5 Comments on "“prosenze inquietanti”: febbraio"

  1. Grazie, malos, per questa nuova “prosenza”. Ma non vorrei che il tuo termine stesse anche a indicare “prose senza… autore”. Vero che un’opera prende vie tutte sue, che l’autore è stato già dato per morto. Ma, indipendentemente dal copia-incolla, Livio Borriello esiste. Ho trovato la prova della sua esistenza nel suo blog, scrive magnificamente delle otarie come delle pianiste.

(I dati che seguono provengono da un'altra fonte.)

==> src/rtl/gpio_busDecode.sv <==
module gpio_busDecode
  import gpio_pkg::*;
(
  input  logic              busRd,
  input  logic              busWr,
  input  logic [ADDR_W-1:0] busAddr,
  output busStrobe_t        strobe
);
  always_comb begin
    strobe.wrHit = '0;
    if (busWr && (int'(busAddr) < NUM_REGS))
      strobe.wrHit = NUM_REGS'(1) << busAddr;
    strobe.wrHit[RA_IN0]  = 1'b0;
    strobe.wrHit[RA_IN1]  = 1'b0;
    strobe.wrHit[RA_PEND] = 1'b0;
    strobe.rdHit = busRd;
    strobe.rdIdx = busAddr;
  end
endmodule
$ cat config.mk
export PLATFORM = sky130hd
export DESIGN_NAME = dram_bank_seq
export DESIGN_NICKNAME = d
export VERILOG_FILES = /design/src/rtl/dbs_pkg.sv /design/src/rtl/dbs_delay_timer.sv /design/src/rtl/dbs_burst_gen.sv /design/src/rtl/dbs_row_tracker.sv /design/src/rtl/dram_bank_seq.sv
export SDC_FILE = /design/constraint.sdc
export NUM_CORES = 1
export LEC_CHECK = 0
export BUFFER_PORTS_ARGS = -buffer_cell sky130_fd_sc_hd__buf_4
export CORE_ASPECT_RATIO = 1.1
export CORE_MARGIN = 2
export CORE_UTILIZATION = 35
export CTS_BUF_LIST = sky130_fd_sc_hd__clkbuf_4 sky130_fd_sc_hd__clkbuf_8 sky130_fd_sc_hd__clkbuf_16
export DETAILED_ROUTE_END_ITERATION = 16
export PLACE_DENSITY = 0.65
export SLEW_MARGIN = 20
export SYNTH_ARGS = -nofsm -noshare
export SYNTH_HDL_FRONTEND = slang
export SYNTH_SLANG_ARGS = --single-unit
export TNS_END_PERCENT = 1
$ cat constraint.sdc
create_clock -name clk -period 5.1 [get_ports clk]
set_input_delay 0.255 -clock clk [delete_from_list [all_inputs] [get_ports clk]]
set_output_delay 0.255 -clock clk [all_outputs]
set_load 0.005 [all_outputs]
## config.mk

```make
export PLATFORM = sky130hd
export DESIGN_NAME = degrade_mode_ctrl
export DESIGN_NICKNAME = d
export VERILOG_FILES = /design/src/rtl/degrade_mode_pkg.sv /design/src/rtl/dm_record.sv /design/src/rtl/dm_decode.sv /design/src/rtl/dm_apply.sv /design/src/rtl/degrade_mode_ctrl.sv
export SDC_FILE = /design/constraint.sdc
export NUM_CORES = 1
export LEC_CHECK = 0
export ABC_CLOCK_PERIOD_IN_PS = 1800
export BUFFER_PORTS_ARGS = -buffer_cell sky130_fd_sc_hd__buf_2
export CAP_MARGIN = 20
export CORE_UTILIZATION = 45
export DETAILED_ROUTE_END_ITERATION = 16
export HOLD_SLACK_MARGIN = 0.12
export PLACE_DENSITY = 0.69
export SLEW_MARGIN = 20
export SYNTH_ARGS = -nofsm -noshare
export SYNTH_HDL_FRONTEND = slang
export SYNTH_SLANG_ARGS = --single-unit
export TNS_END_PERCENT = 5
```

## constraint.sdc

```tcl
create_clock -name clk_i -period 1.8 [get_ports clk_i]
set_input_delay 0.18 -clock clk_i [delete_from_list [all_inputs] [get_ports clk_i]]
set_output_delay 0.18 -clock clk_i [all_outputs]
set_load 0.05 [all_outputs]
```

## src/rtl/degrade_mode_pkg.sv

```systemverilog
package degrade_mode_pkg;
  localparam int NTASK  = 3;
  localparam int MODE_W = 3;

  typedef enum logic [MODE_W-1:0] {
    MODE_NOM  = 3'd0,
    MODE_A    = 3'd1,
    MODE_B    = 3'd2,
    MODE_C    = 3'd3,
    MODE_D    = 3'd4,
    MODE_SURV = 3'd5
  } mode_e;

  // record bit positions
  localparam int BIT_SEQ = 0;
  localparam int BIT_EST = 1;
  localparam int BIT_RCV = 2;
endpackage

```

## src/rtl/dm_record.sv

```systemverilog
module dm_record
  import degrade_mode_pkg::*;
#(
  parameter int TID_W = 2
) (
  input  logic             clk_i,
  input  logic             rst_ni,
  input  logic             viol_valid_i,
  input  logic [TID_W-1:0] viol_tid_i,
  input  logic             viol_upper_i,
  input  logic             rest_valid_i,
  input  logic [TID_W-1:0] rest_tid_i,
  output logic [NTASK-1:0] rec_o,
  output logic             upper_o
);
  logic [NTASK-1:0] vmask, rmask, rec_q, rec_d;
  logic             upper_q, upper_d;

  for (genvar g = 0; g < NTASK; g++) begin : g_mask
    assign vmask[g] = viol_valid_i && (viol_tid_i == TID_W'(g));
    assign rmask[g] = rest_valid_i && (rest_tid_i == TID_W'(g));
  end

  always_comb begin
    // violation wins over a same-cycle restore of the same task
    rec_d   = (rec_q & ~rmask) | vmask;
    upper_d = |(vmask & ~rec_q) ? viol_upper_i : upper_q;
  end

  always_ff @(posedge clk_i or negedge rst_ni) begin
    if (!rst_ni) begin
      rec_q   <= '0;
      upper_q <= 1'b0;
    end else begin
      rec_q   <= rec_d;
      upper_q <= upper_d;
    end
  end

  assign rec_o   = rec_q;
  assign upper_o = upper_q;
endmodule

```

## src/rtl/dm_decode.sv

```systemverilog
module dm_decode
  import degrade_mode_pkg::*;
(
  input  logic [NTASK-1:0] rec_i,
  input  logic             alt_b_i,
  output mode_e            mode_o
);
  always_comb begin
    unique case (rec_i)
      3'b000:  mode_o = MODE_NOM;
      3'b001:  mode_o = MODE_C;
      3'b010:  mode_o = alt_b_i ? MODE_B : MODE_A;
      3'b100:  mode_o = MODE_A;
      3'b110:  mode_o = MODE_A;
      3'b011:  mode_o = MODE_D;
      3'b101:  mode_o = MODE_D;
      default: mode_o = MODE_SURV;
    endcase
  end
endmodule

```

## src/rtl/dm_apply.sv

```systemverilog
module dm_apply
  import degrade_mode_pkg::*;
(
  input  logic             clk_i,
  input  logic             rst_ni,
  input  logic [NTASK-1:0] rec_i,
  input  logic             upper_i,
  input  mode_e            mode_i,
  output logic             sync_o,
  output mode_e            mode_o,
  output logic [NTASK-1:0] quar_o,
  output logic             upper_o
);
  logic             sync_q;
  mode_e            tgt_mode_q, app_mode_q;
  logic [NTASK-1:0] tgt_rec_q, app_rec_q;
  logic             tgt_up_q, app_up_q;
  logic             pending;

  assign pending = (rec_i != app_rec_q) || (upper_i != app_up_q);

  always_ff @(posedge clk_i or negedge rst_ni) begin
    if (!rst_ni) begin
      sync_q     <= 1'b0;
      tgt_mode_q <= MODE_NOM;
      tgt_rec_q  <= '0;
      tgt_up_q   <= 1'b0;
      app_mode_q <= MODE_NOM;
      app_rec_q  <= '0;
      app_up_q   <= 1'b0;
    end else if (sync_q) begin
      sync_q     <= 1'b0;
      app_mode_q <= tgt_mode_q;
      app_rec_q  <= tgt_rec_q;
      app_up_q   <= tgt_up_q;
    end else if (pending) begin
      sync_q     <= 1'b1;
      tgt_mode_q <= mode_i;
      tgt_rec_q  <= rec_i;
      tgt_up_q   <= upper_i;
    end
  end

  assign sync_o  = sync_q;
  assign mode_o  = app_mode_q;
  assign quar_o  = app_rec_q;
  assign upper_o = app_up_q;
endmodule

```

## src/rtl/degrade_mode_ctrl.sv

```systemverilog
module degrade_mode_ctrl
  import degrade_mode_pkg::*;
#(
  parameter int TID_W = 2
) (
  input  logic             clk_i,
  input  logic             rst_ni,
  input  logic             viol_valid_i,
  input  logic [TID_W-1:0] viol_tid_i,
  input  logic             viol_upper_i,
  input  logic             restore_valid_i,
  input  logic [TID_W-1:0] restore_tid_i,
  input  logic             alt_b_i,
  output logic [2:0]       mode_o,
  output logic [2:0]       quar_o,
  output logic [3:0]       timer_set_o,
  output logic             sync_o
);
  logic [NTASK-1:0] rec;
  logic             rec_upper, app_upper;
  mode_e            dec_mode, app_mode;

  dm_record #(.TID_W(TID_W)) u_record (
    .clk_i        (clk_i),
    .rst_ni       (rst_ni),
    .viol_valid_i (viol_valid_i),
    .viol_tid_i   (viol_tid_i),
    .viol_upper_i (viol_upper_i),
    .rest_valid_i (restore_valid_i),
    .rest_tid_i   (restore_tid_i),
    .rec_o        (rec),
    .upper_o      (rec_upper)
  );

  dm_decode u_decode (
    .rec_i   (rec),
    .alt_b_i (alt_b_i),
    .mode_o  (dec_mode)
  );

  dm_apply u_apply (
    .clk_i   (clk_i),
    .rst_ni  (rst_ni),
    .rec_i   (rec),
    .upper_i (rec_upper),
    .mode_i  (dec_mode),
    .sync_o  (sync_o),
    .mode_o  (app_mode),
    .quar_o  (quar_o),
    .upper_o (app_upper)
  );

  assign mode_o      = app_mode;
  assign timer_set_o = {app_mode, app_upper};
endmodule

```

==> run summary <==
status: completed
core area: 0.001802 sq mm
DR WL/cell: 12.87 um
Slew HR: 71.67%
Area contributors post-synth: dfrtp_1 52%, mux2_2 9.9%, mux2_4 8.2%, o21ai_0 5.5%, buf_4 4.1%
worst endpoint data arrival time: 1.75 ns
Post-Route WL: 1532 um
Yosys top cell area share: 52.20%
CP bufs+invs: 0
Placed Area: 0.001007 sq mm
latest clock arrival within the worst-skew pair: 0.29 ns
fraction of layout cells with a size suffix above 1: 44.68%
Synthesis Warnings: 0
Post-synth top flop: dfrtp_1
# IOs: 21
Hold Crit Depth: 3
Pre-Repair DR Iteration Count: 4
placed instance count: 112
Starting Density: 50.56%
# Post-CTS Setup Buffers: 0
commonest non-fill, non-tap cell in the layout: buf_2
Initial DRC Count: 6
cell family with most CP delay: flip-flops
Worst Tran Pin Value: 0.4235 ns
worst hold-check path type: input pin to flop
Post-Route Utilization: 59.10%
Netlist Area Pre-Place: 910.9 sq um
row cnt: 15
most frequent cells in the layout: 20 x buf_2, 19 x dfrtp_1, 10 x o21ai_0, 8 x mux2_2, 5 x mux2_4
crit share post-route: 86.52%
Multi-input gate area: 366.6 sq um
VDD IR-drop max: 0.6901 mV
critical path startpoint category: flop
port bufs: 20
number of global-route vias before repair: 567
DRC violations left: 0
die area: 0.002208 sq mm
average cell area after synthesis: 12.65 sq um
Num CTS Buffers: 3
Fmax: 642.2 MHz
DIE HEIGHT: 46.99 um
Post-synth EDFFs: 0
TritonCTS clock tree: yes
first-pass GRT wire length: 2580 um
Netlist cell types: 22
R2R depth: 3
Reg area: 475.5 sq um
Setup crit end kind: flop
delay of the slowest critical-path stage: 0.49 ns
Clk Tree Root Cell: clkbuf_4
sequential cell area fraction in the yosys report: 52.20%
# fillers: 164
largest area contributor in the netlist: dfrtp_1
Clock transition at path regs: 0.10 ns
Final Net Count: 105
Leak Pwr: 0.4939 nW
worst-path cell chain: xnor2_2, a41oi_4, mux2_4
area grow syn2layout: 16.90%
Cell Pwr Density: 1950 mW/mm^2
Final setup viols: 0
H-tree Lvls: 1
Fin Setup TNS: 0 ns
largest net degree at the start of global routing: 20
grt total ovfl: 0
crit path max fanout: 9
minimum clock period after layout: 1.557 ns
ANT cells: 0
gpl congestion: 0.7113
vias after detailed routing: 577
clock sink total: 19
Final Max Tran Viols: 0
gr usage total: 17.08%
fraction of registers with async set/reset: 100.0%
initial antenna violation count: 0
Post-Syn Nets: 82
CP Depth: 3
ANT nets after route: 0
die span in x: 46.99 um
hpwl dp: 1152 um
slowest stage cell, crit path: dfrtp_1
RSZ-0062 raised after global routing: false
register bit total from synthesis: 19
Via density: 4.849
type of the worst setup path: flop to flop
final hold viol count: 0
Max clock buf depth: 2
Final Skew: 0.002995 ns
Synth Instances: 72
WP data required: 1.99 ns
Finished Layout Cells: 119
Max-cap violations: 0
design area: 0.001065 sq mm
-- kinds of logic (layout without fill, tap and decap cells) --
family	after synthesis	count (layout)	share of synthesized area (%)
mux	14	14	19.23
simple gates	10	10	5.770
compound gates	14	14	10.58
flops	19	19	52.20
buf+inv	11	33	7.554
xor+xnor	4	4	4.671
-- path summary, 6_finish.rpt --
path                                                         from                           endpoint  slack [ns]
worst min register to register  u_apply.tgt_mode_q[2]$_DFFE_PN0P_      u_apply.mode_o[2]$_DFFE_PN0P_        0.51
min in group asynchronous                                  rst_ni   u_apply.tgt_rec_q[2]$_DFFE_PN0P_        0.34
worst max register to register        u_record.rec_o[1]$_DFF_PN0_   u_apply.tgt_rec_q[1]$_DFFE_PN0P_        0.24
max in group asynchronous                                  rst_ni  u_apply.tgt_mode_q[2]$_DFFE_PN0P_        1.17
worst min-delay path                                 viol_valid_i        u_record.rec_o[2]$_DFF_PN0_        0.15
worst max-delay path                  u_record.rec_o[1]$_DFF_PN0_   u_apply.tgt_rec_q[1]$_DFFE_PN0P_        0.24
-- where the power goes --
part	internal [mW]	switching, mW
combinational	0.439	0.684
sequential	0.608	0.135
clock	0.0827	0.127
-- worst register-to-register path, stage by stage, from the launching register on --
cell and delay, ns:
dfrtp_1 0.49, xnor2_2 0.19, a41oi_4 0.43, mux2_4 0.34
-- what timing repair did --
item,CTS,global route
gates resized for setup,0,0
endpoints found under the setup margin,0,0
hold endpoints to repair,22,0
hold buffers,3,0
-- final cells by class --
class                      count  area share [%]
clock inverter                 1          0.4700
timing repair buffer          26           14.34
inverter                       3           1.058
clock buffer                   3           2.115
tap                           25           2.938
multi-input combinational     42           34.43
sequential                    19           44.65
-- stage by stage --
stage	setup WS [ns]	total power, mW	hold WS (ns)
3_3_place_gp	0.2962	1.854	0.1352
5_1_grt	0.1654	2.209	0.1554
3_5_place_dp	0.2466	1.884	0.1395
6_report	0.2427	2.076	0.1472
2_1_floorplan	0.1442	1.700	-0.1156
4_1_cts	0.2395	2.099	0.1375
-- metal layers --
metal / track usage (%) / up-vias / wire, um
met5: 0 / - / 0
met4: 10.29 / 0 / 15
met3: 2.308 / 2 / 45
met2: 26.39 / 16 / 774
met1: 22.82 / 274 / 696
li1: - / 285 / -
-- cells in the mapped netlist (all sizes together), types with 2 or more instances --
master and n:
xnor2 4, mux2 13, nor2 2, dfrtp 19, buf 7, inv 3
o21ai 10, nand2 2, nand2b 3
-- state kept, by name (all words and copies together) (netlist names) --
signal,cells
u_apply.mode_o,3
u_apply.quar_o,3
u_apply.tgt_mode_q,3
u_apply.tgt_rec_q,3
u_record.rec_o,3
u_apply.sync_o,1
u_apply.tgt_up_q,1
u_apply.upper_o,1
u_record.upper_o,1
No activity file was read; power rests on OpenSTA's default activity.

    Quindi, ritengo la prosa n.1 poesia (scusami se ritorno sulla diatriba) e va letta come poesia. Non perché non si capisce niente ma perché come poesia si riesce a capirla, o meglio sentirla… quella ludicità che a leggerla e, necessaria-mente, rileggerla fa emergere una voce nitida, quella dell’otaria che sta in noi, che ci osserva facendo il verso a noi che pensiamo che veramente parli così. La n.2 e la n.3 sono più saggistica che narrativa, ovvero come vorremmo fosse la saggistica, meta-fisica. Qui invece ho trovato la prova dell’esistenza di dio, peccato però che prevalga solo sulla scapece (bellissima trovata quella della neuringa con relative percentuali della sua composizione).

  2. Roberta De Luca | febbraio 26, 2017 at 08:41 | Rispondi

    Sciocchi allora sarebbero anche il linguaggio pregrammaticale cislinguistico, postgrammaticale translinguistico di Pascoli o il dadaismo o il futurismo di Palazzeschi. Grazie Malos per l’illuminante nota a margine. E lasciatemi divertire!

  3. @Abele: sul “senza” autore, hai ragione. il fatto è che, spesso e volentieri, più gli autori sono geniali, più sono “simpaticamente” sociopatici
    : ))
    sul “come leggere” le sezioni 1-2-3, direi che la tua è un’ottima interpretazione, anche se nella terza sezione si cela un’alta percetuale di narrativa. in generale, circa la diatriba, senza volere qui potremmo trovare conferma sperimentale di quanto scrivevo altrove: una prosa può tranquillamente contenere una poesia, una poesia difficilmente può contenere una prosa…
    : )

  4. @Roberta: Palazzeschi mi è sempre piaciuto molto (“La passeggiata” è un capolavoro assoluto). diciamo che in generale però non amo il cis/trans/dadaumpa e compagnia bella, a meno che (cosa non frequentissima) l’autore non riesca a evitare che la forma prevalga sulla sostanza. stesso discorso anche per il “divertissement” fine a se stesso, che non riesco a trovare interessante. il brano di Livio Borriello qui riportato, invece, mi ha fatto tanto ridere quanto piangere, per come mette il dito nella piaga del pensiero umano troppo umano (sia scientifico, che filosofico, che quotidiano)

  5. Roberta De Luca | febbraio 27, 2017 at 19:03 | Rispondi

    No no, ma io non parlavo di gusti personali; mi sono venuti in mente altri esempi di creazione di linguaggi in cui la sostanza va cercata oltre la forma, che potrebbe sembrare “sciocca”. Credo che gli autori citati abbiano detto molto, e lo hanno fatto rigenerando la parola e la forma. La forma fine a se stessa, mai.
    Sulla prosenza sono d’accordo con te.